Written by Jim Waters president and CEO of the Bluegrass Institute for Public Policy Solutions.
This year marks the 50th anniversary of Secretariat’s breathtaking dash to Triple Crown lore in which this exceptional creature set – and still holds – records for the fastest runs in all three of the crown’s legs – the Kentucky Derby, Preakness and Belmont Stakes.
It’s remarkable considering Secretariat actually came from behind in both of the first two races, including breaking from the back of the pack at the Derby and then being the last to exit the starting gate in the Preakness.
States can come from behind, too.
Kentucky in recent years has been starting to make its move to become as economically competitive as we were back in Secretariat’s day.
Repealing the mandate that prevailing wage rates be paid on public projects is proving to be an important policy reform toward making that comeback a reality.
Prevailing wages became synonymous with union wage rates since being established by the federal government in its Davis Bacon Act in 1931 and by many state governments since that time.
The goal was to discourage non-unionized contractors from bidding on public projects. Thus, it became the prevailing union wage rate.
Being required to pay these higher wages significantly drives up the cost of schools, roads and courthouses for taxpayers compared to construction projects in the private sector.
The evidence suggests Kentucky made an important move by ridding itself of the prevailing-wage scourge six years ago.
A new report being released next week by Michigan’s Mackinac Center for Public Policy on the impact of prevailing wage mandates on road construction and repair estimates Kentucky has cut the cost of building, paving and maintaining new roads by between $4,500 and $7,000 per mile.
The Bluegrass State has saved “considerable money in highway construction and maintenance” by eliminating prevailing wage mandates, said report author Michael Hicks, Ph.D., director of Ball State University’s Center for Business and Economic Research.

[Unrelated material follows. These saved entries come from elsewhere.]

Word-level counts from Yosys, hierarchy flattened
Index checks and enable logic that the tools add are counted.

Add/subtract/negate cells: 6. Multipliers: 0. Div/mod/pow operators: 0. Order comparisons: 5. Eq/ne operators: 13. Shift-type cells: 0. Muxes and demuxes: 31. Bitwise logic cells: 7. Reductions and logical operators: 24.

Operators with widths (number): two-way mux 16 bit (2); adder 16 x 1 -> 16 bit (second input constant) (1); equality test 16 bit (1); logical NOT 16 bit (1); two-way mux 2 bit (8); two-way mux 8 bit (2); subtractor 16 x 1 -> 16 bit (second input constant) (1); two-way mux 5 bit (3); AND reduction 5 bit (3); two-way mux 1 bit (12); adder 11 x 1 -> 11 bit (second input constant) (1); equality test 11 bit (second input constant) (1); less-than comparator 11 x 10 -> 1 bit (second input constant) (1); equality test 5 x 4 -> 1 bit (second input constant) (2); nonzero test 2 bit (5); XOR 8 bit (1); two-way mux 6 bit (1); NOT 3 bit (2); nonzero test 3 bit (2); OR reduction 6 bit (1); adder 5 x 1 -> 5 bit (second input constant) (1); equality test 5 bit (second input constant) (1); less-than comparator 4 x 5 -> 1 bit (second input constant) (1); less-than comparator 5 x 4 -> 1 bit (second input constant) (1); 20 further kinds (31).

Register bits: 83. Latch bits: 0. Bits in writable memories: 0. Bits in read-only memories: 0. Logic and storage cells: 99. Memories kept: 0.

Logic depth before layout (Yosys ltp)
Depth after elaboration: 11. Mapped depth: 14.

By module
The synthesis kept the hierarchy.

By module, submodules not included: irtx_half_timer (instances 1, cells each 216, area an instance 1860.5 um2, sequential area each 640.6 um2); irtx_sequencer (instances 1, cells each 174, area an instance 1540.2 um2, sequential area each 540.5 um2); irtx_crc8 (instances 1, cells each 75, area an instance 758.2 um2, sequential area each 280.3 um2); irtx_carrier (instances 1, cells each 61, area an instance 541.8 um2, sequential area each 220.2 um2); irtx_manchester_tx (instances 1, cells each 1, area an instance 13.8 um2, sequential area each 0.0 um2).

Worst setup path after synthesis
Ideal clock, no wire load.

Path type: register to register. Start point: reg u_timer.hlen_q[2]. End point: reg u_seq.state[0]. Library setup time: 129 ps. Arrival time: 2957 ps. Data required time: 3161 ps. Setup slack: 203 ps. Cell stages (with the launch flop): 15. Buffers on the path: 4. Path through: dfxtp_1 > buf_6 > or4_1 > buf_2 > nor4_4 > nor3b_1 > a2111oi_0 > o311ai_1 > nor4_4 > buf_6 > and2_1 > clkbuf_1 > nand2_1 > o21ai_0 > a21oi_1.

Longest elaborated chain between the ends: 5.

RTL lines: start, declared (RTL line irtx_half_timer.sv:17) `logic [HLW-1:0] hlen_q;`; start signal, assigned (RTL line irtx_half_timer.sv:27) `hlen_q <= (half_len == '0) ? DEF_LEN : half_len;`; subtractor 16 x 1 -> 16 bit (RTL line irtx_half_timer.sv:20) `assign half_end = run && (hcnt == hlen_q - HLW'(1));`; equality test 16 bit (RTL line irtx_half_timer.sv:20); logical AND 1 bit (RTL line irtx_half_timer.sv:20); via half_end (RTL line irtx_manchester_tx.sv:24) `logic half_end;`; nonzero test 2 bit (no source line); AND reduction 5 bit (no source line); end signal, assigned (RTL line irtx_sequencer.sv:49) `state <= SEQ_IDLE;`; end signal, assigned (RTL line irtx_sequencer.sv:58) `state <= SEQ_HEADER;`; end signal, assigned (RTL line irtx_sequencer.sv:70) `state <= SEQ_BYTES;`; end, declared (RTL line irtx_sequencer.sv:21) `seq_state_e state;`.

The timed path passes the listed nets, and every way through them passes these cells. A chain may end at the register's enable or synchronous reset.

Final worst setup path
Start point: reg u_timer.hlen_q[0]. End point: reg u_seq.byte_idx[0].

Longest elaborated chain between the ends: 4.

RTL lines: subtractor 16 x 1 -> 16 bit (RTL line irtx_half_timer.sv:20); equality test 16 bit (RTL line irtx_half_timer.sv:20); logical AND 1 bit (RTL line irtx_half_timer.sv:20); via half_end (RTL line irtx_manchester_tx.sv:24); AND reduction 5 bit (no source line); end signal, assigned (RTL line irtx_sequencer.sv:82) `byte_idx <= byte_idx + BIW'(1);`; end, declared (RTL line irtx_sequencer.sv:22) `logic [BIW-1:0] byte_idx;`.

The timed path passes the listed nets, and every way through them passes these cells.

Repealing this nonsensical and costly policy represents more “responsible management of scarce resources,” added Michael D. LaFaive, Senior Director of the Mackinac Center’s Morey Fiscal Policy Initiative.
What seems obviously irresponsible is for Michigan to undo its prevailing wage-repeal law after passing it five years ago.
In fact, one of the reasons the Mackinac Center is releasing this report is to help taxpayers and voters in its Great Lakes State understand just how much more this promised move made by the political left in March will cost them – as much as an additional $9,000 per mile of road construction and maintenance.
It’s like Michigan is stepping aside, allowing Kentucky and other benchmark states to begin making their move.
The Associated Builders and Contractors Merit Shop Scorecard in December ranked Kentucky seventh, and leading our surrounding – and most of our competitor – states due to scoring high in, among other categories, implementing right-to-work protections and repealing prevailing wage mandates in 2017.
Back in the days surrounding Secretariat’s feats, Kentucky was running with the rest of the pack.
However, when our commonwealth began favoring higher taxes, more government and expanded welfare policies, we fell behind – way behind – those states favoring less government, lower and less-punitive taxes and more economic freedom in general.
Falling behind doesn’t have to be the end of the story, though, especially when, like Secretariat, you know you have the muscle to make your move.
Kentucky is beginning to do so in some policy areas like those favoring labor and economic freedom while continuing to be left way behind when it comes to educational freedom.
Still, like Secretariat, if Kentucky finally decides it’s going to make its move, it can turn out to be a great story, too.